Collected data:
┄┄┄┄┄┄
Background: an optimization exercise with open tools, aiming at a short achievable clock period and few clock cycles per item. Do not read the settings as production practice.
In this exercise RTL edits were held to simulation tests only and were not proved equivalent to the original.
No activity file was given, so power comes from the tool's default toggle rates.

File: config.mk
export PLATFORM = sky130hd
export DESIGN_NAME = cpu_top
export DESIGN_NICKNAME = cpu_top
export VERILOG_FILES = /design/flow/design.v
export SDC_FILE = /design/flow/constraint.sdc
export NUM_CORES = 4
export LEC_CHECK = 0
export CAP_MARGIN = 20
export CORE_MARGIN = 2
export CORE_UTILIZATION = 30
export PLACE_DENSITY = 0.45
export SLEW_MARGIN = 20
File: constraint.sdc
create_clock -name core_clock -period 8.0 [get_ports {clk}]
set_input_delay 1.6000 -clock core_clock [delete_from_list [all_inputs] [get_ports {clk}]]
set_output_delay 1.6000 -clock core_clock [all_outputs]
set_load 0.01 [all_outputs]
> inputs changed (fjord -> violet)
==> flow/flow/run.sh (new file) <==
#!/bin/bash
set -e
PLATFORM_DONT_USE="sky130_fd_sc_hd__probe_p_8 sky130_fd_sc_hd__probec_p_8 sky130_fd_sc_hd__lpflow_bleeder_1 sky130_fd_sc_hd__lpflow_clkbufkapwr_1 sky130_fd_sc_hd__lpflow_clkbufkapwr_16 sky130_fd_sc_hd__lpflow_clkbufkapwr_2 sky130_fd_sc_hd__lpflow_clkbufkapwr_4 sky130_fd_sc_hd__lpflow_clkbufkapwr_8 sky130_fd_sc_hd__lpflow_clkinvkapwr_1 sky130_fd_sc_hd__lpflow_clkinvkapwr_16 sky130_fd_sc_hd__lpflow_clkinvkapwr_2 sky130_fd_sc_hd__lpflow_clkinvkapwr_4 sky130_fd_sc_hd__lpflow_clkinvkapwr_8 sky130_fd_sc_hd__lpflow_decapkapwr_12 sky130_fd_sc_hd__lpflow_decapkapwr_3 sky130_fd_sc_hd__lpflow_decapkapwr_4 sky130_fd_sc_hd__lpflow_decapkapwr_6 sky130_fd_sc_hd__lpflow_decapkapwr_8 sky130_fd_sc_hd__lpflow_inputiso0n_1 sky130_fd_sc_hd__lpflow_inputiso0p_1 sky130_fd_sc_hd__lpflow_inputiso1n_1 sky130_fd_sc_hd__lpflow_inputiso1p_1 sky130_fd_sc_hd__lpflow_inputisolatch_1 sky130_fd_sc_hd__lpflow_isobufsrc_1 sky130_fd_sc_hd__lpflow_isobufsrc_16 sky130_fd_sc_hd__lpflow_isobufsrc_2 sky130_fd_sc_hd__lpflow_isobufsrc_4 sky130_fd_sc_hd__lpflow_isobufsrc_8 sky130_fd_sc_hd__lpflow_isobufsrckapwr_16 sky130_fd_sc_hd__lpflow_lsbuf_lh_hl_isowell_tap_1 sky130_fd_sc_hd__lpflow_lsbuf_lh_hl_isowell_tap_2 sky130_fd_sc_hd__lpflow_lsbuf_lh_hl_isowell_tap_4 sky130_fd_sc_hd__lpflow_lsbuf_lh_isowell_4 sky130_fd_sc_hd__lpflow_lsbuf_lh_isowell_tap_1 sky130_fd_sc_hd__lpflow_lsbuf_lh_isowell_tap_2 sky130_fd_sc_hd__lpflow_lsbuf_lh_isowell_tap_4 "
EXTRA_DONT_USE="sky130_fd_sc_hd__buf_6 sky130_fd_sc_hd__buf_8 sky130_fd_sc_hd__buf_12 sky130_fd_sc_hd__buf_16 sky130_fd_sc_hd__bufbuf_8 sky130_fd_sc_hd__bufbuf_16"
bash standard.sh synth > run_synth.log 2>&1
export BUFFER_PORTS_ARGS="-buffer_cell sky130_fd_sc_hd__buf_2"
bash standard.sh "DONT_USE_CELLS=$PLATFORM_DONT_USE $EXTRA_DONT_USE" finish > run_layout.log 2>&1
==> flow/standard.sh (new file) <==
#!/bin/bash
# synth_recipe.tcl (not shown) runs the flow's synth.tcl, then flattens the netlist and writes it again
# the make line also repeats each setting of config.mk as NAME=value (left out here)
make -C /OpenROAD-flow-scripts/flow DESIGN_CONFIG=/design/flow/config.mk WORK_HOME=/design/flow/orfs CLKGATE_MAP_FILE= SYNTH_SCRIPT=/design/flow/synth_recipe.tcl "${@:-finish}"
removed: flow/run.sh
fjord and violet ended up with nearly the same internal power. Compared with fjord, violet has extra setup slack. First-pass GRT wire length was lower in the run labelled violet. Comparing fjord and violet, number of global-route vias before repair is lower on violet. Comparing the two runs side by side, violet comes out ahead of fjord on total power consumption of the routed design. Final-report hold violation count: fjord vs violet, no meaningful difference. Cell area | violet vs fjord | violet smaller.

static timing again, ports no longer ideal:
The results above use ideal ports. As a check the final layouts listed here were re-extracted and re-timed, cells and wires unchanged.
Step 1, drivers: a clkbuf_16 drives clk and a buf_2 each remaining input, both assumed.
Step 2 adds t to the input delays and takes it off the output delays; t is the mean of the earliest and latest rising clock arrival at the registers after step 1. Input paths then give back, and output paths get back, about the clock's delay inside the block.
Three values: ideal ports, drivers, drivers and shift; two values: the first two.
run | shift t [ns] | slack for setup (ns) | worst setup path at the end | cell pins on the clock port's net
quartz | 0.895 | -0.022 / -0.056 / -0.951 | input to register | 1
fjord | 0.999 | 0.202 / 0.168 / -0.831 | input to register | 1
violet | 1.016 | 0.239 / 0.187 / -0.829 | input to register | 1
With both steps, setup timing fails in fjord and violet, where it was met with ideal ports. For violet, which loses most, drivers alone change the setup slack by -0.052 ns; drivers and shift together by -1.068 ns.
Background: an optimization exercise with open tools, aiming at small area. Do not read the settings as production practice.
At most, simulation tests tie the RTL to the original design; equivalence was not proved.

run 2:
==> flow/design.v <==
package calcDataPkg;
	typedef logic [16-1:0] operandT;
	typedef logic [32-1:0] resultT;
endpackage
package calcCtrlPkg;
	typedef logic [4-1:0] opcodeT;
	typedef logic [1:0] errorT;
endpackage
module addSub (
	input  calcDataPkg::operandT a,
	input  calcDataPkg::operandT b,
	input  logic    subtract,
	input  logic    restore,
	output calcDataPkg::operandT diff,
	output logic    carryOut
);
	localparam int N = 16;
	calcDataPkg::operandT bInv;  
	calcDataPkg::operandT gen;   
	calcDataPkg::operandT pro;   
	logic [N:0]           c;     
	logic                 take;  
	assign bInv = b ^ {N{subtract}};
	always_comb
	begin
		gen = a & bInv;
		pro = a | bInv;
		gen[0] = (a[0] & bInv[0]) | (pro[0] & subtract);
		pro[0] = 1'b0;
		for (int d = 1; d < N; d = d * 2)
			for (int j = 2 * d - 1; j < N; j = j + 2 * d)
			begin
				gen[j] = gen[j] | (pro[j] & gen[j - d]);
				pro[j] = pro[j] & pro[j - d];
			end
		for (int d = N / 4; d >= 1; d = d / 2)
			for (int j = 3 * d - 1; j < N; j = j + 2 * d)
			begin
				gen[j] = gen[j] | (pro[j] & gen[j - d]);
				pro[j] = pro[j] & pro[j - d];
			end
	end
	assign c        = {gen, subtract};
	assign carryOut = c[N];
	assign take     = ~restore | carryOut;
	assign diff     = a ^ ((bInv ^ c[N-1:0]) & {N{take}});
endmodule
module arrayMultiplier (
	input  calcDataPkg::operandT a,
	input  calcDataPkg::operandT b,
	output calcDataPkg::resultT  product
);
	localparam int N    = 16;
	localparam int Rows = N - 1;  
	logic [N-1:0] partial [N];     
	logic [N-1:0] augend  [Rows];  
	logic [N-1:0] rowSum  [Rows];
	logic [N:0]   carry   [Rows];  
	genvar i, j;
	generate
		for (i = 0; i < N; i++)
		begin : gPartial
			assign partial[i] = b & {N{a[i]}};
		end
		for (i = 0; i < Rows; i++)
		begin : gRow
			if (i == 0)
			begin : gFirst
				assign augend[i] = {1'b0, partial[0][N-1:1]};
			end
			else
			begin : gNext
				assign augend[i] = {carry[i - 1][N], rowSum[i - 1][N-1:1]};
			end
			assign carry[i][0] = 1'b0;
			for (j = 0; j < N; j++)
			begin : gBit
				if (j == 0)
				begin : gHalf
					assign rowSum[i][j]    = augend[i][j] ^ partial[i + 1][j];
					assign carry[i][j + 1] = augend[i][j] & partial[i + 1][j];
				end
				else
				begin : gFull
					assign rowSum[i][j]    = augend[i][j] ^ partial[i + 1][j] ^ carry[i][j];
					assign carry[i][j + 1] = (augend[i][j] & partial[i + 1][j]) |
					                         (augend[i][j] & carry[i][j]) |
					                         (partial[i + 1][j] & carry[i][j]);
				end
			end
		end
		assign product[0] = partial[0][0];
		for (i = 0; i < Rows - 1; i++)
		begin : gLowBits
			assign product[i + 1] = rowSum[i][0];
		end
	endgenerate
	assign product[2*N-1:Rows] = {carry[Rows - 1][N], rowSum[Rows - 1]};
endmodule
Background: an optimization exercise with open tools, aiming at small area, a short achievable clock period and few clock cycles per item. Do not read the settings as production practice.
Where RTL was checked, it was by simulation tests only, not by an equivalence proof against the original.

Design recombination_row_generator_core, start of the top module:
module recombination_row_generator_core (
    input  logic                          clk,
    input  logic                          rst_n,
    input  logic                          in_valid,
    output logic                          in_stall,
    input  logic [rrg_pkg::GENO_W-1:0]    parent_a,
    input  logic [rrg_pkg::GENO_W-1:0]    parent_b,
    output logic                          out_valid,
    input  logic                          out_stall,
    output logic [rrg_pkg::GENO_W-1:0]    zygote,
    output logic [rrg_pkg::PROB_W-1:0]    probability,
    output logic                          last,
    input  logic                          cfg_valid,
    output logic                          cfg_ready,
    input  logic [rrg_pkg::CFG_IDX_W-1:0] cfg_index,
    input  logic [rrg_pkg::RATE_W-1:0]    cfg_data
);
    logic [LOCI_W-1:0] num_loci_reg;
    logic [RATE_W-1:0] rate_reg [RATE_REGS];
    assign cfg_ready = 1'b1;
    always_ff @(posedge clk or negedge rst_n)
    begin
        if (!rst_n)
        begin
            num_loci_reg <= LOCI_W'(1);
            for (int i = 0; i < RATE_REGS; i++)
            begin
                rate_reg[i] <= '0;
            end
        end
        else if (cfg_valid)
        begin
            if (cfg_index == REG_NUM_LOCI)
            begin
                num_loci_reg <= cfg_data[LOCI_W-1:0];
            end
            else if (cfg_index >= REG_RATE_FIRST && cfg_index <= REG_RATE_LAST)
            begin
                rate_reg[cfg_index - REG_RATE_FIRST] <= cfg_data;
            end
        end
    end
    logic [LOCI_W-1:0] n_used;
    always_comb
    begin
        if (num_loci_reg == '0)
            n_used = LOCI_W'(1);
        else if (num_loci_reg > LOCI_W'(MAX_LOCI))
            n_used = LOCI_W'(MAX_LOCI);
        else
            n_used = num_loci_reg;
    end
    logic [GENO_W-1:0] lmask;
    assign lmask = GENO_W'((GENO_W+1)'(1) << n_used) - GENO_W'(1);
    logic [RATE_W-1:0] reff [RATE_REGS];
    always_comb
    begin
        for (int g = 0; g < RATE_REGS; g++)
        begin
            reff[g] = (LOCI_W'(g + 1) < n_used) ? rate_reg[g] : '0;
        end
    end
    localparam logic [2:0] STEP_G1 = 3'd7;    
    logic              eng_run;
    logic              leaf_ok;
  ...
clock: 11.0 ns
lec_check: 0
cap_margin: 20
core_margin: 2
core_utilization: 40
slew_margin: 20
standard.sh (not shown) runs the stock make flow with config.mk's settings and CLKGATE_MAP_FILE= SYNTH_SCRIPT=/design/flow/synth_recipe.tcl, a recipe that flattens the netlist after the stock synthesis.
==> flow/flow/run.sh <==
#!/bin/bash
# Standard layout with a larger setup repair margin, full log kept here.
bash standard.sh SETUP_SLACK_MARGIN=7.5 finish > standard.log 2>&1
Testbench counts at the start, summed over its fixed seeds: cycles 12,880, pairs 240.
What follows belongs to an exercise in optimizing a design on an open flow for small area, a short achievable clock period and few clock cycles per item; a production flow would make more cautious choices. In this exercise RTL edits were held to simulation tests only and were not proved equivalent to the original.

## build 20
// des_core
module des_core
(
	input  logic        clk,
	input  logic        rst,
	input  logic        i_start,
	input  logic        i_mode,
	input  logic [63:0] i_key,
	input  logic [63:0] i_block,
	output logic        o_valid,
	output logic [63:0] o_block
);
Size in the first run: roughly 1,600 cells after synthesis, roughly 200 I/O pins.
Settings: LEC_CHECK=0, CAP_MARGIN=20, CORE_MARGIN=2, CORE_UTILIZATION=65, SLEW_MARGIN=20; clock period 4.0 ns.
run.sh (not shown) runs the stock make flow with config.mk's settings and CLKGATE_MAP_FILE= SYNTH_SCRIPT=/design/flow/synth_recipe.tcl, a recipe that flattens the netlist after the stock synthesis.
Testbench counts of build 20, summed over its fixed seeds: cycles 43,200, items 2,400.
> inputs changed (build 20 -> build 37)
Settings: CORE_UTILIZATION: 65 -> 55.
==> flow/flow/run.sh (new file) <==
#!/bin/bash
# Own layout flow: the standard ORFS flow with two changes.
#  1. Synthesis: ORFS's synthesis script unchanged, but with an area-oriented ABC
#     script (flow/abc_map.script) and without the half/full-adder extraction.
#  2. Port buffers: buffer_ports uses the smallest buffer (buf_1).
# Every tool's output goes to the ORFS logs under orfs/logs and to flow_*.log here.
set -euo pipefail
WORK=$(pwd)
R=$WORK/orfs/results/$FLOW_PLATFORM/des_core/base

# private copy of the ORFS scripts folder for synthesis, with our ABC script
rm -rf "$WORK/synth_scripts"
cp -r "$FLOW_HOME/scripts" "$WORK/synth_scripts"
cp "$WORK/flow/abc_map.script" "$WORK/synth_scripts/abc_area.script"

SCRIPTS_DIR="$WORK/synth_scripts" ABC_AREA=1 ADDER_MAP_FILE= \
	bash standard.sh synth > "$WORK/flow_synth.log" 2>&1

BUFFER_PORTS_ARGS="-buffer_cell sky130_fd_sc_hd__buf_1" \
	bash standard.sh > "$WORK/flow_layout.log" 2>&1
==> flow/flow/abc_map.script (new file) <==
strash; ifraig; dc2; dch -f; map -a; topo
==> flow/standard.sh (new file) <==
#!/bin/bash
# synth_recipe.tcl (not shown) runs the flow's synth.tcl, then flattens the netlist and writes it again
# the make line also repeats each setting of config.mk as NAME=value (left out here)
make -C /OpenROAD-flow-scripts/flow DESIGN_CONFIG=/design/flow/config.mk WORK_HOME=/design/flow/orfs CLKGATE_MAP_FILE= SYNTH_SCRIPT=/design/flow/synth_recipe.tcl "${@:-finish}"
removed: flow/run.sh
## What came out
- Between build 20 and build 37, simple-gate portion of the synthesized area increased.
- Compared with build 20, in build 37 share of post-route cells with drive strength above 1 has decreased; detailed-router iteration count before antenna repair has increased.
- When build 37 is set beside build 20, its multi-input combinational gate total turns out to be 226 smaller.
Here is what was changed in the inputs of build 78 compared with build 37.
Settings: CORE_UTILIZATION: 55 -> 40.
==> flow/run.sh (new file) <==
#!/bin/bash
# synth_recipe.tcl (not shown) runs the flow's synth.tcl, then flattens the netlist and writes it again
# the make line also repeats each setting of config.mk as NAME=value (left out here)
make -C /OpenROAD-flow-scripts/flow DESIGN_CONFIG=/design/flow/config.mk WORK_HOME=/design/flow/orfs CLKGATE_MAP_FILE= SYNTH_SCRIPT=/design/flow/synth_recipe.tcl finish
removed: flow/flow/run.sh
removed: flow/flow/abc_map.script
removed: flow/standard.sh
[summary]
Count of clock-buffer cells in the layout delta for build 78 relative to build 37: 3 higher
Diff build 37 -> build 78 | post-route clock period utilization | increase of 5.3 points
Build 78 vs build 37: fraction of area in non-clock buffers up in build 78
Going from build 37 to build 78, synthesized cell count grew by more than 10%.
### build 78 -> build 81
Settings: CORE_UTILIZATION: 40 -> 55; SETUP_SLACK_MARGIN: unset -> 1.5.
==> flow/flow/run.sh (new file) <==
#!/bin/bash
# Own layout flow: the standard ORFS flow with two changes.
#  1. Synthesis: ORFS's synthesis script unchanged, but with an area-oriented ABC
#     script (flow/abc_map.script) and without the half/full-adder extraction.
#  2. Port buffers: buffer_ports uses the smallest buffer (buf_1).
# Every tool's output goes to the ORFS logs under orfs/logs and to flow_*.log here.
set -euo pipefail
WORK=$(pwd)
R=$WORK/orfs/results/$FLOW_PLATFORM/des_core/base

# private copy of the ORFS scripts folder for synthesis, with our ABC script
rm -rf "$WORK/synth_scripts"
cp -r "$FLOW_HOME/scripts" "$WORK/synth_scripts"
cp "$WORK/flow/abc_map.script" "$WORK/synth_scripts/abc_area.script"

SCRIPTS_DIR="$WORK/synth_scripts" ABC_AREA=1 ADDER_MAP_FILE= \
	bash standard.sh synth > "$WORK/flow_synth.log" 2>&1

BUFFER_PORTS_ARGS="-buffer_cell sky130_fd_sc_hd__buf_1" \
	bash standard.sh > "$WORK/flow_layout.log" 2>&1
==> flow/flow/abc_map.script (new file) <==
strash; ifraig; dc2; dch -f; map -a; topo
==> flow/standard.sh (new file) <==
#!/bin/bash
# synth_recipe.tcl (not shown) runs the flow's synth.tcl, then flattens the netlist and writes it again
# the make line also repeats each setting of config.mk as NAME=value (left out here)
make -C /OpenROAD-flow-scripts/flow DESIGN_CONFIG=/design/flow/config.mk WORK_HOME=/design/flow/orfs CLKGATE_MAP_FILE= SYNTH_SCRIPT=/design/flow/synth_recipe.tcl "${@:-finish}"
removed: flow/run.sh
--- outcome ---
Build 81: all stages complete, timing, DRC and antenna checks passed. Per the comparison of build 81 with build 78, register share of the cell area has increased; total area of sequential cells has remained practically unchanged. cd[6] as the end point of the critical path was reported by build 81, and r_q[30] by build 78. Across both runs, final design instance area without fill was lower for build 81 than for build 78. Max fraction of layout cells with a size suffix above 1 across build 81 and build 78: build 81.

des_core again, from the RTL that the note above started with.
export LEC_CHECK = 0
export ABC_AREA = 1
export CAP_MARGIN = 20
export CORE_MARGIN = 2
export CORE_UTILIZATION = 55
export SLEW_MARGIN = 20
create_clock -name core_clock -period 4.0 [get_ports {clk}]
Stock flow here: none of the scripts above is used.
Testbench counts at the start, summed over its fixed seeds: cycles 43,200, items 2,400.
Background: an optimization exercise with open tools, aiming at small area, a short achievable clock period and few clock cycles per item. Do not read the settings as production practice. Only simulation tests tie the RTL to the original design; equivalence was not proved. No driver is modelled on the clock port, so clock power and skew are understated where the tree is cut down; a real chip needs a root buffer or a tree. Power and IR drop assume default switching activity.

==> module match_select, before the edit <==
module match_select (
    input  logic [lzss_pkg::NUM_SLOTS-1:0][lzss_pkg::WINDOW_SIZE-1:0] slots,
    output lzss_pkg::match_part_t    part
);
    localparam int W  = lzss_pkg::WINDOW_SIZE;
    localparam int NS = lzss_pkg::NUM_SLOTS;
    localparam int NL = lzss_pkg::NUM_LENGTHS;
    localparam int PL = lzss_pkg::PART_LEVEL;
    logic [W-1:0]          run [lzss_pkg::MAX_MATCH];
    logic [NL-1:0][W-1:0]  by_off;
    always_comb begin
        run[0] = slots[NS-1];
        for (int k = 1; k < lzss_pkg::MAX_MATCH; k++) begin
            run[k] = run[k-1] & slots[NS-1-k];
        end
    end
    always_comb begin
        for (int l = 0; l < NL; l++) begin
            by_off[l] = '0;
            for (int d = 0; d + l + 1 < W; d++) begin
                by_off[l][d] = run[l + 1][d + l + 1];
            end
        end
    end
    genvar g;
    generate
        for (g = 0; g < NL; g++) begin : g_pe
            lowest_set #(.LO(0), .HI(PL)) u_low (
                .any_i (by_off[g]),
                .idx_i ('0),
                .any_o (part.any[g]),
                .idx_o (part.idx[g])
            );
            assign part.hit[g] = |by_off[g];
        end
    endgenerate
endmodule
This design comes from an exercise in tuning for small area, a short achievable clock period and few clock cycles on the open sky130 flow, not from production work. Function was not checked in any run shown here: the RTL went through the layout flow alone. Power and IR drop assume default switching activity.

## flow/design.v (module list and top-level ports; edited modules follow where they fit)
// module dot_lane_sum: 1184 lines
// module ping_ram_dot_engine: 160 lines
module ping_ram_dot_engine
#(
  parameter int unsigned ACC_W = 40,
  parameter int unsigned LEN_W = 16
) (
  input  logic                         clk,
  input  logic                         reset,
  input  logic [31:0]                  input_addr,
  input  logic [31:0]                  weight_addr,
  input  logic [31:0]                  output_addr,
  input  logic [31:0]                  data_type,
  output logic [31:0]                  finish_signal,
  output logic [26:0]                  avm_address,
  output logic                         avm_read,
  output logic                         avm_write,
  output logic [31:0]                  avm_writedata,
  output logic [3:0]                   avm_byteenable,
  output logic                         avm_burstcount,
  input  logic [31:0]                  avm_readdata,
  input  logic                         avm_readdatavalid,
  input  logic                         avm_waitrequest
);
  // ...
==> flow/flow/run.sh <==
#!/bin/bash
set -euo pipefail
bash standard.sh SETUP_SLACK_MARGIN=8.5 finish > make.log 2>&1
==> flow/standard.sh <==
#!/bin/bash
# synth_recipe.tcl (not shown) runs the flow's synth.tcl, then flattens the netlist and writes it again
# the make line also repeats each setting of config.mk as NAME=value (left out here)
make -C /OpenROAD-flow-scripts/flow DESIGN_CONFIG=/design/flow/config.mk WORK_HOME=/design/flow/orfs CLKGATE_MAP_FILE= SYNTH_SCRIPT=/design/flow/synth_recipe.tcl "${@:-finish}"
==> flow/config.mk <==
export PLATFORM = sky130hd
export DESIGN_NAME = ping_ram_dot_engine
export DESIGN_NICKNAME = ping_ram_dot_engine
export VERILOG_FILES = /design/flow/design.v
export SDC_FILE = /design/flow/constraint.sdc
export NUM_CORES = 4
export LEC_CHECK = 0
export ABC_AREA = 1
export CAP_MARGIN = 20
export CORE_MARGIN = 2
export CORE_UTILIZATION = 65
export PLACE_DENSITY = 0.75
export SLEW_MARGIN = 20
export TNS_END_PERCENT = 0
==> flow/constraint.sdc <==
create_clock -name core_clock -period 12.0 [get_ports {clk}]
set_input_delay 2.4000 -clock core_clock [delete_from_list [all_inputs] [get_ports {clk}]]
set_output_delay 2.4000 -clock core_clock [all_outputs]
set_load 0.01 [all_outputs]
┄┄┄┄┄┄
> [WHAT IS NEEDED]
Write out only the lines that run from the line containing "Step 1, drivers: a" through the line containing "quartz | 0.895", both included, exactly as they appear above.

> [RESPONSE TO THIS TASK]
Step 1, drivers: a clkbuf_16 drives clk and a buf_2 each remaining input, both assumed.
Step 2 adds t to the input delays and takes it off the output delays; t is the mean of the earliest and latest rising clock arrival at the registers after step 1. Input paths then give back, and output paths get back, about the clock's delay inside the block.
Three values: ideal ports, drivers, drivers and shift; two values: the first two.
run | shift t [ns] | slack for setup (ns) | worst setup path at the end | cell pins on the clock port's net
quartz | 0.895 | -0.022 / -0.056 / -0.951 | input to register | 1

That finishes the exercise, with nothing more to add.